2.2.2.4. Printing technologies

A more recent approach to formulating ODFs involves the use of two-dimensional (2D) or three-dimensional (3D) printing technology for formulating drug containing ODFs (Öblom et al., 2019). Briefly, the process involves first preparing a polymer/excipient blend without the active drug which is generally used later as the substrate for printing the drug containing solution or suspension with a printer. Films are usually printed one at a time, and left to dry overnight (Öblom et al., 2019; Palezi et al., 2022). Since this approach involves the delayed deposition of the active drug on the excipient substrate using the printer, this helps preserve the drug from thermal or mechanical degradative stress associated with the production and drying phases. This technique can be used for preparing polymeric matrices that are useful for the encapsulation of precise amounts of drugs/bioactive agents and, production can be done on demand, thus offering a unique way of making ODFs for individualized therapy. Printing technologies are limited by the high costs and time required, often leading to only small quantities being prepared per time (Musazzi et al., 2020; Palezi et al., 2022).

2.6.1. Overview

Orodispersible mini-tablets (ODMTs) are solid dosage forms generally with a diameter of 2 – 4 mm, a surface-to-volume ratio of at least 2 mm⁻¹, and an aspect ratio of approximately one (Comoglu and Ozyilmaz, 2019; Lura et al., 2021). In addition to these characteristics, ODMTs also have the distinguishing feature of all orodispersible drug carriers whereby they disintegrate in the oral cavity in 30 – 180 s. Compared to ODTs, the small size of ODMTs increases the acceptability of the dosage form in the paediatric patients. ODMTs with diameters between 2 – 3 mm diameters have been shown to be suitable for children who are six months to eight years of age, respectively. ODMTs are useful for infants and toddlers requiring weight-based dosing due to the high dosing flexibility of the dosage form. One limitation of ODMTs is the very limited drug loading capacity, often resulting in the patient being required to take multiple ODMTs (El-Say et al., 2015; Comoglu and Ozyilmaz, 2019; Lura et al., 2019; Wiedey et al., 2021).

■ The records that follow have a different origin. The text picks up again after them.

## config.mk

```make
export PLATFORM = sky130hd
export DESIGN_NAME = addsub_accum
export DESIGN_NICKNAME = d
export VERILOG_FILES = /design/src/rtl/addsub_pkg.sv /design/src/rtl/addsub_in_reg.sv /design/src/rtl/addsub_core.sv /design/src/rtl/addsub_accum.sv
export SDC_FILE = /design/constraint.sdc
export NUM_CORES = 1
export LEC_CHECK = 0
export BUFFER_PORTS_ARGS = -buffer_cell sky130_fd_sc_hd__buf_2
export CORE_UTILIZATION = 30
export CTS_BUF_LIST = sky130_fd_sc_hd__clkbuf_2
export DETAILED_ROUTE_END_ITERATION = 10
export PLACE_DENSITY = 0.56
export SYNTH_ARGS = -nofsm -noshare
export SYNTH_HDL_FRONTEND = slang
export SYNTH_SLANG_ARGS = --single-unit
```

## constraint.sdc

```tcl
create_clock -name clk_i -period 6.1 [get_ports clk_i]
set_input_delay 0.915 -clock clk_i [delete_from_list [all_inputs] [get_ports clk_i]]
set_output_delay 0.915 -clock clk_i [all_outputs]
set_load 0.1 [all_outputs]
```

## src/rtl/addsub_pkg.sv

```systemverilog
package addsub_pkg;
  typedef struct packed {
    logic acc;
    logic sub;
  } ctrl_t;
endpackage

```

## src/rtl/addsub_in_reg.sv

```systemverilog
module addsub_in_reg
  import addsub_pkg::*;
#(
  parameter int W = 16
) (
  input  logic         clk_i,
  input  logic         rst_ni,
  input  logic [W-1:0] opa_i,
  input  logic [W-1:0] opb_i,
  input  ctrl_t        ctrl_i,
  output logic [W-1:0] a_q_o,
  output logic [W-1:0] b_q_o,
  output ctrl_t        ctrl_q_o
);
  always_ff @(posedge clk_i or negedge rst_ni) begin
    if (!rst_ni) begin
      a_q_o    <= '0;
      b_q_o    <= '0;
      ctrl_q_o <= '0;
    end else begin
      a_q_o    <= opa_i;
      b_q_o    <= opb_i;
      ctrl_q_o <= ctrl_i;
    end
  end

  assert_capture_R5: assert property (@(posedge clk_i) disable iff (!rst_ni)
    1'b1 |=> (a_q_o == $past(opa_i)) && (b_q_o == $past(opb_i)) && (ctrl_q_o == $past(ctrl_i)));
endmodule

```

## src/rtl/addsub_core.sv

```systemverilog
module addsub_core #(
  parameter int W = 16
) (
  input  logic [W-1:0] x_i,
  input  logic [W-1:0] y_i,
  input  logic         sub_i,
  output logic [W-1:0] sum_o,
  output logic         ovf_o
);
  logic [W:0] cy;
  assign cy[0] = sub_i;

  for (genvar i = 0; i < W; i++) begin : g_bit
    logic yb;
    assign yb       = y_i[i] ^ sub_i;
    assign sum_o[i] = x_i[i] ^ yb ^ cy[i];
    assign cy[i+1]  = (x_i[i] & yb) | (x_i[i] & cy[i]) | (yb & cy[i]);
  end

  // carry into sign bit differs from carry out of it
  assign ovf_o = cy[W] ^ cy[W-1];
endmodule

```

## src/rtl/addsub_accum.sv

```systemverilog
module addsub_accum
  import addsub_pkg::*;
#(
  parameter int W = 16
) (
  input  logic         clk_i,
  input  logic         rst_ni,
  input  logic [W-1:0] opa_i,
  input  logic [W-1:0] opb_i,
  input  logic         acc_i,
  input  logic         sub_i,
  output logic [W-1:0] res_o,
  output logic         ovf_o
);
  localparam int MSB = W - 1;

  logic [W-1:0] a_q, b_q, opx, sum;
  logic         ovf_c;
  ctrl_t        ctrl_in, ctrl_q;
  logic [W-1:0] res_q;
  logic         ovf_q;

  assign ctrl_in.acc = acc_i;
  assign ctrl_in.sub = sub_i;

  addsub_in_reg #(.W(W)) in_reg_i (
    .clk_i   (clk_i),
    .rst_ni  (rst_ni),
    .opa_i   (opa_i),
    .opb_i   (opb_i),
    .ctrl_i  (ctrl_in),
    .a_q_o   (a_q),
    .b_q_o   (b_q),
    .ctrl_q_o(ctrl_q)
  );

  assign opx = ctrl_q.acc ? res_q : a_q;

  addsub_core #(.W(W)) core_i (
    .x_i  (opx),
    .y_i  (b_q),
    .sub_i(ctrl_q.sub),
    .sum_o(sum),
    .ovf_o(ovf_c)
  );

  always_ff @(posedge clk_i or negedge rst_ni) begin
    if (!rst_ni) begin
      res_q <= '0;
      ovf_q <= 1'b0;
    end else begin
      res_q <= sum;
      ovf_q <= ovf_c;
    end
  end

  assign res_o = res_q;
  assign ovf_o = ovf_q;

  assert_add_R1: assert property (@(posedge clk_i) disable iff (!rst_ni)
    !ctrl_q.sub |=> res_q == ($past(opx) + $past(b_q)));

  assert_sub_R2: assert property (@(posedge clk_i) disable iff (!rst_ni)
    ctrl_q.sub |=> res_q == ($past(opx) - $past(b_q)));

  assert_no_overflow_R3: assert property (@(posedge clk_i) disable iff (!rst_ni)
    1'b1 |=> ovf_q == ($past(ctrl_q.sub)
      ? (($past(opx[MSB]) != $past(b_q[MSB])) && (res_q[MSB] != $past(opx[MSB])))
      : (($past(opx[MSB]) == $past(b_q[MSB])) && (res_q[MSB] != $past(opx[MSB])))));

  assert_acc_feedback_R4: assert property (@(posedge clk_i) disable iff (!rst_ni)
    (ctrl_q.acc && !ctrl_q.sub) |=> res_q == ($past(res_q) + $past(b_q)));

  assert_reset_clear_R6: assert property (@(posedge clk_i)
    !rst_ni |-> (res_q == '0) && !ovf_q && (a_q == '0) && (b_q == '0) && (ctrl_q == '0));
endmodule

```

==> impl_metrics.csv <==
group,metric,value,unit
synthesis,yosysSeqAreaShare,0.639,
synthesis,yosysUniqueCellTypes,10,
floorplanning,core_area,6390,um2
status,violations,"negative setup slack",
clock_network,cts_max_path_buffers,2,
layout,syn_to_final_growth,22.6,%
timing,setup_viol,2,
place,place.gp.congestion,0.679,
synthesis,synth_area,2000,um2
layout,drive_above_1_share,0.467,
routing,drt-vias-per-instance,3.97,
hold_path,whs_endpoint,"res_o[0]",
clock_network,ctsRootBufferMaster,"clkbuf_2",
run,maxCapViolations,0,
global_routing,grt_usage,0.105,
status,outcome,"finished with violations",
layout,fin_area,2450,um2
timing,fin_crit,6.15,ns
floorplanning,start_util,0.312,
floorplanning,row_count,29,
timing,fin_crit_sh,1.01,
routing,drc,0,
floorplanning,ioPinCount,53,
hold_path,hold_class,"register to register",
worst_setup_path,crit_type,"register to register",
synthesis,yosys.area.top_type,"dfrtp_1",
global_routing,grt_pass1_vias,1106,
synthesis,yosysWarnings,0,
worst_setup_path,critPathRequiredTime,6.46,ns
floorplanning,die_h,83.6,um
routing,drtPass1Iterations,3,
place,port_buffers,52,
routing,vias,1027,
clock_network,cts.clk_slew.worst_paths,0.23,ns
timing,setup-tns-final,-0.0540,ns
layout,antennaDiodeCount,0,
layout,finalNetCount,232,
synthesis,syn_nets,171,
synthesis,synthDominantCellAreaShare,0.639,
worst_setup_path,worstSetupEndpointType,"register",
worst_setup_path,crit_fanout,4,
timing,worstMarginPinSlew,0.630,ns
clock_network,worstSkewPairLatency,0.42,ns
pwr,power.ir.vdd_worst,0.000264,V
timing,grt_setup_unrepaired,"yes",
worst_setup_path,ff2ff_path_depth,20,
clock_network,cts_max_level,2,
routing,final_antenna_net_count,0,
floorplanning,die_x,83.6,um
routing,routed_wl,3.23,mm
worst_setup_path,arrival,6.51,ns
clock_network,cts_tree,"done",
timing,slew_headroom,0.580,
global_routing,grt_max_degree,52,
timing,fin_skew,0.00909,ns
synthesis,postSynthCellCount,120,
synthesis,ys_top_cells_by_area,"dfrtp_1, fa_1, mux2i_1",
global_routing,grt_overflow,0,
timing,finalHoldViolCount,0,
timing,finalMaxSlewViolations,0,
worst_setup_path,regToRegSetupSlack,-0.05,ns
global_routing,grt_pass1_wl,5.41,mm
timing,fmax,0.163,GHz
place,place_area,2400,um2
routing,drt_iter0_drc,41,
global_routing,antenna_found_initial,0,
hold_path,holdPathStages,1,
synthesis,ys_seq_elements,51,
routing,avgRoutedWirePerCell,12.5,um
hold_path,hp-start,"in_reg_i.b_q_o[0]",
clock_network,cts_buffers,5,
worst_setup_path,r2r_start,"in_reg_i.ctrl_q_o[1]",
timing,fin_hold_ws,0.511,ns
pwr,leakage,1.18,nW
clock_network,cts_sinks,51,
synthesis,avgSynthCellArea,16.6,um2
floorplanning,die-area,6980,um2
place,hpwl,2.39,mm
clock_network,post_cts_buffers,0,
worst_setup_path,rr_endpoint,"res_o[15]",
timing,worst_slack,-0.0532,ns
worst_setup_path,cp-start-kind,"register",
pwr,p_per_area,512,nW/um2
## state kept, by name, summed over array words and instances (netlist names)
signal	cells
in_reg_i.a_q_o	16
in_reg_i.b_q_o	16
res_o	16
in_reg_i.ctrl_q_o	2
ovf_o	1
## Yosys cell counts (all sizes together)
library cell,n
fa,15
dfrtp,51
xnor2,14
mux2,2
buf,4
xor2,3
inv,16
mux2i,15
## worst max-delay path, cell delays in order, from the launching register on
cell	delay (ns)
dfrtp_1	0.48
mux2_4	0.22
mux2i_1	0.08
fa_2	0.34
inv_2	0.06
fa_1	0.16
inv_1	0.05
fa_2	0.34
fa_2	0.35
fa_2	0.34
fa_2	0.34
fa_2	0.34
fa_2	0.34
fa_2	0.34
fa_2	0.34
fa_2	0.34
fa_2	0.35
fa_2	0.35
fa_2	0.36
fa_2	0.52
inv_1	0.03
## final cells by class
type | count | area [um2]
clock buffers | 7 | 35.0
clock inverters | 1 | 5.00
fillers | 624 | 3940
inverters | 16 | 60.1
multi-input cells | 49 | 661
flip-flops and latches | 51 | 1280
well taps | 77 | 96.3
repair buffers | 58 | 305
## stage by stage
step,power [mW],util,setup slack [ns],instances
final,1.25,0.383,-0.0532,259
after CTS,1.27,0.383,-0.0819,259
after detailed placement,1.14,0.376,-0.0826,251
after global placement,1.13,0.376,-0.0262,251
after floorplan,1.01,-,-0.128,120
after global routing,1.33,0.383,-0.212,259
## cell usage in the layout (no fill, tap or decap), types with 2 or more instances in the layout
master    count
clkbuf_2      7
dfrtp_1      49
dfrtp_4       2
xor2_1        3
buf_4         6
xnor2_1      14
mux2i_1      15
fa_2         14
buf_2        52
inv_1        15
## report_power, final
group | internal [mW] | switching [mW]
registers | 0.411 | 0.0344
logic | 0.134 | 0.542
clock network | 0.0313 | 0.101
total | 0.576 | 0.677
## logic make-up (layout without fill, tap and decap cells)
group                    count (synthesis)  count (layout)  synth area share
buffers and inverters                   20              82            0.0470
multiplexers                            17              17            0.0884
flip-flops                              51              51             0.639
XOR/XNOR                                17              17            0.0746
adder cells (fa/ha/maj)                 15              15             0.150
## per-layer routing
metal	GRT usage	wire length, um	vias to the layer above
met5	0	0	-
met4	0.0508	72	0
met3	0.0386	218	8
met2	0.152	1520	34
met1	0.141	1430	504
li1	-	-	481
## timing repair
item	4_1_cts	5_1_grt
gates resized for setup	1	0
hold buffers	0	0
setup endpoints to repair	2	2
pin swaps	1	1
## how the worst max path moves through the flow
stage | start | to | slack, ns
finish | in_reg_i.ctrl_q_o[1] | res_o[15] | -0.05
detailed placement | in_reg_i.ctrl_q_o[1] | ovf_o | -0.08
global placement | in_reg_i.ctrl_q_o[1] | ovf_o | -0.03
floorplan | res_o[0] | ovf_o | -0.13
global route | in_reg_i.ctrl_q_o[1] | res_o[15] | -0.21
CTS | in_reg_i.ctrl_q_o[1] | res_o[15] | -0.08
No activity file was read; power rests on OpenSTA's default activity.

2.6.2. Manufacture process

The manufacturing process of ODMTs is largely the same as ODTs, including direct compression and granulation (Soulairol et al., 2018; Kokott et al., 2021). Stoltenberg et al. was of one of the first groups to construct ODMTs with the paediatric population in mind (Stoltenberg and Breitkreutz, 2011). To prepare the ODMTs, hydrochlorothiazide and five commercially available excipients, that contained mannitol as the main component, were used. Using direct compression, the various powder mixtures were compressed into biconvex mini-tablets with a diameter of 2 mm.

2.6.3. Application in paediatric drug formulation

Currently, there are no commercially available ODMTs on the market, but several projects are in the works (Slavkova and Breitkreutz, 2015; Khan et al., 2021). El-Say et al. worked to develop risperidone ODMTs for paediatric use (El-Say et al., 2015). They used direct compression to prepare risperidone 5 mg ODMTs with a 2 mm diameter. Using statistical optimization, the researchers deemed the ODMTs to be a successful formulation based on having sufficient mechanical strength, uniformity of mass, a rapid disintegration time, and minimal friability. Another instance of ODMTs being developed for paediatric use is with enalapril maleate for the treatment of hypertension (Ortega et al., 2020). Hypertension is a serious condition in paediatrics, consequently, children-specific drug formulations are necessary. Ortega and team successfully designed an optimal ODMT formulation containing enalapril maleate drug as a model using varying lactose co-pressed excipients by direct compression (Ortega et al., 2020). The enalapril maleate loaded ODMT was completely disintegrated within 28 s and considered suitable for further development and manufacturing.